Der 4. Strafsenat des Bundesgerichtshofs hat auf Antrag, im Übrigen nach Anhörung
des Generalbundesanwalts und nach Anhörung des Beschwerdeführers
am 17. November 2009 gemäß § 349 Abs. 2 und 4 StPO beschlossen:
1. Auf die Revision des Angeklagten wird das Urteil des Landgerichts Bielefeld vom 21. Januar 2009, soweit es den Angeklagten L. betrifft, mit den Feststellungen aufgehoben, soweit eine Anordnung der Unterbringung des Angeklagten in einer Entziehungsanstalt unterblieben ist. 2. Im Umfang der Aufhebung wird die Sache zu neuer Verhandlung und Entscheidung, auch über die Kosten des Rechtsmittels , an eine andere Strafkammer des Landgerichts zurückverwiesen. 3. Die weiter gehende Revision wird verworfen.

Gründe:

1
Das Landgericht hat den Angeklagten wegen bandenmäßigen Handeltreibens mit Betäubungsmitteln in nicht geringer Menge in zwei Fällen und wegen unerlaubter Einfuhr von Betäubungsmitteln in nicht geringer Menge in Tateinheit mit unerlaubtem Handeltreiben mit Betäubungsmitteln in nicht geringer Menge zu einer Gesamtfreiheitsstrafe von acht Jahren und neun Monaten verurteilt. Hiergegen wendet sich der Angeklagte mit seiner Revision, mit der er die Verletzung sachlichen Rechts rügt. Das Rechtsmittel hat Erfolg, soweit das Landgericht eine Anordnung nach § 64 StGB nicht getroffen hat; im Übrigen ist es unbegründet im Sinne des § 349 Abs. 2 StPO.
2
1. Die Überprüfung des Urteils aufgrund der Revisionsrechtfertigung hat zum Schuld- und zum Rechtsfolgenausspruch keinen Rechtsfehler zum Nachteil des Angeklagten ergeben. Der Senat nimmt insoweit Bezug auf die zutreffenden Ausführungen in der Antragsschrift des Generalbundesanwalts vom 9. Oktober 2009.
3
2. Dagegen hält das angefochtene Urteil der rechtlichen Prüfung nicht stand, soweit das Landgericht davon abgesehen hat, die Unterbringung des Angeklagten in einer Entziehungsanstalt (§ 64 StGB) anzuordnen.
4
Nach den Feststellungen konsumierte der Angeklagte seit 1997 Heroin bis zu 3 g täglich.
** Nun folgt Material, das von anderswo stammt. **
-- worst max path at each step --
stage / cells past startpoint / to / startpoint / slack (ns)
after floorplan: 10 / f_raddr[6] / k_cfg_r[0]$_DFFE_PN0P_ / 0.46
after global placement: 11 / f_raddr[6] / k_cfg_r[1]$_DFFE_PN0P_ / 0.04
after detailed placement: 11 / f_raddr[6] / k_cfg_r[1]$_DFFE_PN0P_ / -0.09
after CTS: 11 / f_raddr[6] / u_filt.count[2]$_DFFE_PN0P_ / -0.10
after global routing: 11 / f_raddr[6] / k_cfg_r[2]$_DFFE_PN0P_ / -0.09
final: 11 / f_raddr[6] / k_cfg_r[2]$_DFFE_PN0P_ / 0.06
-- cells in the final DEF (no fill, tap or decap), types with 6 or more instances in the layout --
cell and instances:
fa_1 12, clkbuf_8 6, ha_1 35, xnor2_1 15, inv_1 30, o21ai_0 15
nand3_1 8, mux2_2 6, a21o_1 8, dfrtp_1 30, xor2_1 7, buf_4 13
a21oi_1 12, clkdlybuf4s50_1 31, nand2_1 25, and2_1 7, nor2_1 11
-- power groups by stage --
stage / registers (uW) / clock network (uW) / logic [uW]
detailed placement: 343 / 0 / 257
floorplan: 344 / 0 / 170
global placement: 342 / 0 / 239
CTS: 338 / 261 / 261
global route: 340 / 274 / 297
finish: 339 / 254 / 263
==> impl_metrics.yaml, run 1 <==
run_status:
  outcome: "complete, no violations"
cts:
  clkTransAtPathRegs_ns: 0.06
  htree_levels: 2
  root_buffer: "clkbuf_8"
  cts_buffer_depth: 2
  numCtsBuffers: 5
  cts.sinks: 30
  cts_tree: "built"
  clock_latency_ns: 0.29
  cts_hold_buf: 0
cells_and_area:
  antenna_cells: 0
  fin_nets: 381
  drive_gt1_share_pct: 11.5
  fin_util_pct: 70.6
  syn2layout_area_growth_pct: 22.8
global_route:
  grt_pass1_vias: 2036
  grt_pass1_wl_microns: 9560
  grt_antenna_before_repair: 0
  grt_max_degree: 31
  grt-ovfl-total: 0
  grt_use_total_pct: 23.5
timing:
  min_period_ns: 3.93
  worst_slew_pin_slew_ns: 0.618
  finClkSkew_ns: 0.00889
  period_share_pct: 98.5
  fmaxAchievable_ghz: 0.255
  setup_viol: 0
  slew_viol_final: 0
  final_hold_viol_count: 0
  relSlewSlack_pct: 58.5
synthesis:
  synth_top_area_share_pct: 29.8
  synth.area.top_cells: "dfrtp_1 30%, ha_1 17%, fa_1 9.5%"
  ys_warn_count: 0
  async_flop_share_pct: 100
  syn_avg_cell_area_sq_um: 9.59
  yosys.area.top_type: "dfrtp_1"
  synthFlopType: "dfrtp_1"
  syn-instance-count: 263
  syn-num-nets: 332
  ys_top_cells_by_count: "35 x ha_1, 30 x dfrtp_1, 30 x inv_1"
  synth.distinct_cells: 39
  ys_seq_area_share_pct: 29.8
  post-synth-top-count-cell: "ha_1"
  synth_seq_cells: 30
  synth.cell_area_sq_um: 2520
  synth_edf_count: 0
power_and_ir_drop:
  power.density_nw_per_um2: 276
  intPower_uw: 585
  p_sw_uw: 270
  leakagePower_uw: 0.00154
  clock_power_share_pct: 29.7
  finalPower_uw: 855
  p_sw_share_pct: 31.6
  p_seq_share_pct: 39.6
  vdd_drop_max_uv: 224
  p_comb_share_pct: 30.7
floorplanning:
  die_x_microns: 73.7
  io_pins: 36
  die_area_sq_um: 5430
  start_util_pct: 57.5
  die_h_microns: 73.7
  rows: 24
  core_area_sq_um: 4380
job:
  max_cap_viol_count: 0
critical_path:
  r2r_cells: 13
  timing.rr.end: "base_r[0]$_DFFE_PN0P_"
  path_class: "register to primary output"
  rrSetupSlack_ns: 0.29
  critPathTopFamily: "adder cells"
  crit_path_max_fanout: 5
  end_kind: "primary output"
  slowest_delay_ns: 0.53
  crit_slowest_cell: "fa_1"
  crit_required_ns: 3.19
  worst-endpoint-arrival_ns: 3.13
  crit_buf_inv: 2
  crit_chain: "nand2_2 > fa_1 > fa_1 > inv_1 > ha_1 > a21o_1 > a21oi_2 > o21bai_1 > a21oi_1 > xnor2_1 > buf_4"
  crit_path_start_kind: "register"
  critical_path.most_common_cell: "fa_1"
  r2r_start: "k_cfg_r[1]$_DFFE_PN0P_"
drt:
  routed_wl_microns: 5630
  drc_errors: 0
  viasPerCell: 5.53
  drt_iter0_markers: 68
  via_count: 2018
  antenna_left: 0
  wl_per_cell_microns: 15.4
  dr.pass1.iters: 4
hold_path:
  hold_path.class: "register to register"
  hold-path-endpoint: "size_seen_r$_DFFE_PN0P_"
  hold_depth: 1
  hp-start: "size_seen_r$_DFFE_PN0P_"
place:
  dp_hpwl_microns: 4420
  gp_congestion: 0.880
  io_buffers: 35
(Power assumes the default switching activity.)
$ cat src/rtl/spi_test_pkg.sv
// Shared definitions for the SPI-controlled PWM block: register map, FSM states, ID value.
package spi_test_pkg;

  localparam logic [7:0] ID_VALUE = 8'hA5;

  localparam logic [6:0] ADDR_ID      = 7'h00;
  localparam logic [6:0] ADDR_CTRL    = 7'h01;
  localparam logic [6:0] ADDR_DUTY    = 7'h02;
  localparam logic [6:0] ADDR_PRESC   = 7'h03;
  localparam logic [6:0] ADDR_SCRATCH = 7'h04;

  typedef enum logic [1:0] {
    ST_IDLE = 2'd0,
    ST_CMD  = 2'd1,
    ST_DATA = 2'd2,
    ST_DONE = 2'd3
  } spi_state_t;

endpackage

$ cat src/rtl/spi_slave_if.sv
// SPI mode-0 slave front end: input synchronisers, SCLK edge detect, frame FSM and shift registers.
// wr_en is a one-cycle pulse with addr/wdata stable; rdata is sampled on the first SCLK fall of byte 1.
module spi_slave_if
  import spi_test_pkg::*;
#(
  parameter int SYNC_STAGES = 2
) (
  input  logic       clk,
  input  logic       rst,
  input  logic       sclk,
  input  logic       mosi,
  input  logic       cs_n,
  input  logic [7:0] rdata,
  output logic       wr_en,
  output logic [6:0] addr,
  output logic [7:0] wdata,
  output logic       miso,
  output spi_state_t state
);

  logic [SYNC_STAGES-1:0] sclk_sync, mosi_sync, csn_sync;
  logic       sclk_s, mosi_s, csn_s;
  logic       sclk_q, csn_q;
  logic       sclk_rise, sclk_fall, csn_fall;
  spi_state_t state_next;
  logic [3:0] bit_cnt;
  logic [7:0] shift_in;
  logic [7:0] shift_out;
  logic       is_write;
  logic       loaded;

  always_ff @(posedge clk or posedge rst) begin
    if (rst) begin
      sclk_sync <= '0;
      mosi_sync <= '0;
      csn_sync  <= '1;
      sclk_q    <= 1'b0;
      csn_q     <= 1'b1;
    end else begin
      sclk_sync <= {sclk_sync[SYNC_STAGES-2:0], sclk};
      mosi_sync <= {mosi_sync[SYNC_STAGES-2:0], mosi};
      csn_sync  <= {csn_sync[SYNC_STAGES-2:0], cs_n};
      sclk_q    <= sclk_s;
      csn_q     <= csn_s;
    end
  end

  assign sclk_s    = sclk_sync[SYNC_STAGES-1];
  assign mosi_s    = mosi_sync[SYNC_STAGES-1];
  assign csn_s     = csn_sync[SYNC_STAGES-1];
  assign sclk_rise = sclk_s & ~sclk_q;
  assign sclk_fall = ~sclk_s & sclk_q;
  assign csn_fall  = ~csn_s & csn_q;

  always_ff @(posedge clk or posedge rst) begin
    if (rst) state <= ST_IDLE;
    else     state <= state_next;
  end

  always_comb begin
    state_next = state;
    if (csn_s) begin
      state_next = ST_IDLE;
    end else begin
      case (state)
        ST_IDLE: if (csn_fall) state_next = ST_CMD;
        ST_CMD:  if (sclk_rise && bit_cnt == 4'd7) state_next = ST_DATA;
        ST_DATA: if (sclk_rise && bit_cnt == 4'd15) state_next = ST_DONE;
        default: state_next = state;
      endcase
    end
  end

  always_comb begin
    miso = 1'b0;
    if (state == ST_DATA && !is_write && loaded && !csn_s) miso = shift_out[7];
  end

  always_ff @(posedge clk or posedge rst) begin
    if (rst) begin
      bit_cnt   <= '0;
      shift_in  <= '0;
      shift_out <= '0;
      is_write  <= 1'b0;
      loaded    <= 1'b0;
      addr      <= '0;
      wdata     <= '0;
      wr_en     <= 1'b0;
    end else begin
      wr_en <= 1'b0;
      if (state == ST_IDLE) begin
        bit_cnt   <= '0;
        shift_out <= '0;
        loaded    <= 1'b0;
      end else if ((state == ST_CMD || state == ST_DATA) && sclk_rise) begin
        shift_in <= {shift_in[6:0], mosi_s};
        bit_cnt  <= bit_cnt + 4'd1;
        if (state == ST_CMD && bit_cnt == 4'd7) begin
          is_write <= shift_in[6];
          addr     <= {shift_in[5:0], mosi_s};
        end
        // A deasserted CS_N on the final rise means the frame was aborted.
        if (state == ST_DATA && bit_cnt == 4'd15 && is_write && !csn_s) begin
          wr_en <= 1'b1;
          wdata <= {shift_in[6:0], mosi_s};
        end
      end else if (state == ST_DATA && sclk_fall && !is_write) begin
        if (!loaded) begin
          shift_out <= rdata;
          loaded    <= 1'b1;
        end else begin
          shift_out <= {shift_out[6:0], 1'b0};
        end
      end
    end
  end

endmodule

$ cat src/rtl/spi_test_djuara.sv
// TinyTapeout core: SPI-slave register block (ID/CTRL/DUTY/PRESC/SCRATCH) driving one 8-bit PWM output.
module spi_test_djuara #(
  parameter logic [7:0] ID_VALUE    = 8'hA5,
  parameter int         SYNC_STAGES = 2
) (
  input  logic       clk,
  input  logic       rst,
  input  logic       ena,
  input  logic [7:0] ui_in,
  output logic [7:0] uo_out,
  input  logic [7:0] uio_in,
  output logic [7:0] uio_out,
  output logic [7:0] uio_oe
);
  import spi_test_pkg::*;

  logic       wr_en;
  logic [6:0] addr;
  logic [7:0] wdata;
  logic [7:0] rdata;
  logic       miso;
  spi_state_t spi_state;

  logic       ctrl_en;
  logic [7:0] duty, presc, scratch;
  logic [7:0] presc_cnt, pwm_cnt;
  logic       pwm;
  logic       unused_ok;

  spi_slave_if #(.SYNC_STAGES(SYNC_STAGES)) u_spi (
    .clk   (clk),
    .rst   (rst),
    .sclk  (ui_in[0]),
    .mosi  (ui_in[1]),
    .cs_n  (ui_in[2]),
    .rdata (rdata),
    .wr_en (wr_en),
    .addr  (addr),
    .wdata (wdata),
    .miso  (miso),
    .state (spi_state)
  );

  always_ff @(posedge clk or posedge rst) begin
    if (rst) begin
      ctrl_en <= 1'b0;
      duty    <= '0;
      presc   <= '0;
      scratch <= '0;
    end else if (wr_en) begin
      case (addr)
        ADDR_CTRL:    ctrl_en <= wdata[0];
        ADDR_DUTY:    duty    <= wdata;
        ADDR_PRESC:   presc   <= wdata;
        ADDR_SCRATCH: scratch <= wdata;
        default: ;
      endcase
    end
  end

  always_comb begin
    rdata = 8'h00;
    case (addr)
      ADDR_ID:      rdata = ID_VALUE;
      ADDR_CTRL:    rdata = {7'b0, ctrl_en};
      ADDR_DUTY:    rdata = duty;
      ADDR_PRESC:   rdata = presc;
      ADDR_SCRATCH: rdata = scratch;
      default:      rdata = 8'h00;
    endcase
  end

  // '>=' keeps the prescaler sane if PRESC is lowered below the running count.
  always_ff @(posedge clk or posedge rst) begin
    if (rst) begin
      presc_cnt <= '0;
      pwm_cnt   <= '0;
      pwm       <= 1'b0;
    end else if (!ctrl_en) begin
      presc_cnt <= '0;
      pwm_cnt   <= '0;
      pwm       <= 1'b0;
    end else begin
      if (presc_cnt >= presc) begin
        presc_cnt <= '0;
        pwm_cnt   <= pwm_cnt + 8'd1;
      end else begin
        presc_cnt <= presc_cnt + 8'd1;
      end
      pwm <= (pwm_cnt < duty);
    end
  end

  assign uo_out  = {6'b0, pwm, miso};
  assign uio_out = 8'h00;
  assign uio_oe  = 8'h00;

  assign unused_ok = &{1'b0, ena, uio_in, ui_in[7:3], spi_state};

endmodule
Im Dezember 2001 absolvierte er in einem russischen Krankenhaus eine dreiwöchige Entziehungsbehandlung. Danach wurde er wieder rückfällig. Im Rahmen der Vollstreckung einer längeren Freiheitsstrafe aus einer einschlägigen Verurteilung wurde die Vollstreckung des Strafrestes gemäß § 35 BtMG zurückgestellt. Der Angeklagte absolvierte von November 2003 bis Mai 2004 eine stationäre Entwöhnungsbehandlung. Im Jahr 2007 wurde der Angeklagte jedoch erneut rückfällig und konsumiert seither wiederum täglich 2 g Heroin. Die abgeurteilten Betäubungsmittelstraftaten beging der Angeklagte auch zur Finanzierung seines Heroinkonsums.
5
Das Landgericht hat eine Unterbringung des Angeklagten nach § 64 StGB als "nicht mehr angebracht" erachtet. Zur Begründung hat es lediglich darauf verwiesen, die stationäre Entwöhnungsbehandlung 2003/2004 sei ordnungsgemäß verlaufen, bis zum Straferlass im Jahr 2007 sei ein Konsum von illegalen Drogen nicht bekannt geworden, jedoch sei der Angeklagte seitdem erneut rückfällig geworden. Diese Begründung trägt - wie die Revision zu Recht beanstandet - die Ablehnung einer Anordnung nach § 64 StGB nicht.
6
Dass der Angeklagte einen Hang im Sinne dieser Vorschrift zum übermäßigen Drogenkonsum hat, versteht sich nach den Feststellungen des angefochtenen Urteils von selbst. Ebenso steht danach der für eine Anordnung nach § 64 StGB vorausgesetzte symptomatische Zusammenhang zwischen dem Hang und den abgeurteilten Betäubungsmittelstraftaten außer Frage. Schließlich liegt - schon angesichts der einschlägigen Vorverurteilung - hier auch eine negative Legalprognose nahe. Unter diesen Umständen lagen die Voraussetzungen vor, unter denen unbeschadet der Neufassung des § 64 Satz 1 StGB als "Soll"-Vorschrift (vgl. dazu Fischer StGB 56. Aufl. § 64 Rdn. 22, 23) nur im Ausnahmefall von der Anordnung der Unterbringung in einer Entziehungsanstalt abgesehen werden durfte, sofern - was der neue Tatrichter unter Hinzuziehung eines Sachverständigen zu klären haben wird (§ 246 a StPO) - bei dem Angeklagten eine hinreichende Erfolgsaussicht im Sinne des § 64 Satz 2 StGB zu bejahen ist.
7
Für den Fall, dass der neue Tatrichter eine Anordnung nach § 64 StGB trifft, wird er auch die voraussichtliche Dauer der Therapie festzustellen und dies bei der Entscheidung über den Vorwegvollzug eines Teils der erkannten Gesamtfreiheitsstrafe nach § 67 Abs. 2 Satz 2 und 3 StGB n.F. zu berücksichtigen haben.
8
3. Dass nur der Angeklagte Revision eingelegt hat, hindert die Aufhebung des Urteils wegen der unterbliebenen Anordnung nach § 64 StGB und die Zurückverweisung der Sache insoweit an das Landgericht nicht (BGHSt 37, 5).
9
Die Aufhebung wegen der unterbliebenen Anordnung nach § 64 StGB lässt den Strafausspruch unberührt. Denn der Senat schließt hier einen Zusammenhang zwischen der Straffestsetzung und einer Maßregelanordnung nach § 64 StGB aus. Tepperwien Maatz Athing Solin-Stojanović Franke

(1) Nach der Vernehmung des Angeklagten folgt die Beweisaufnahme.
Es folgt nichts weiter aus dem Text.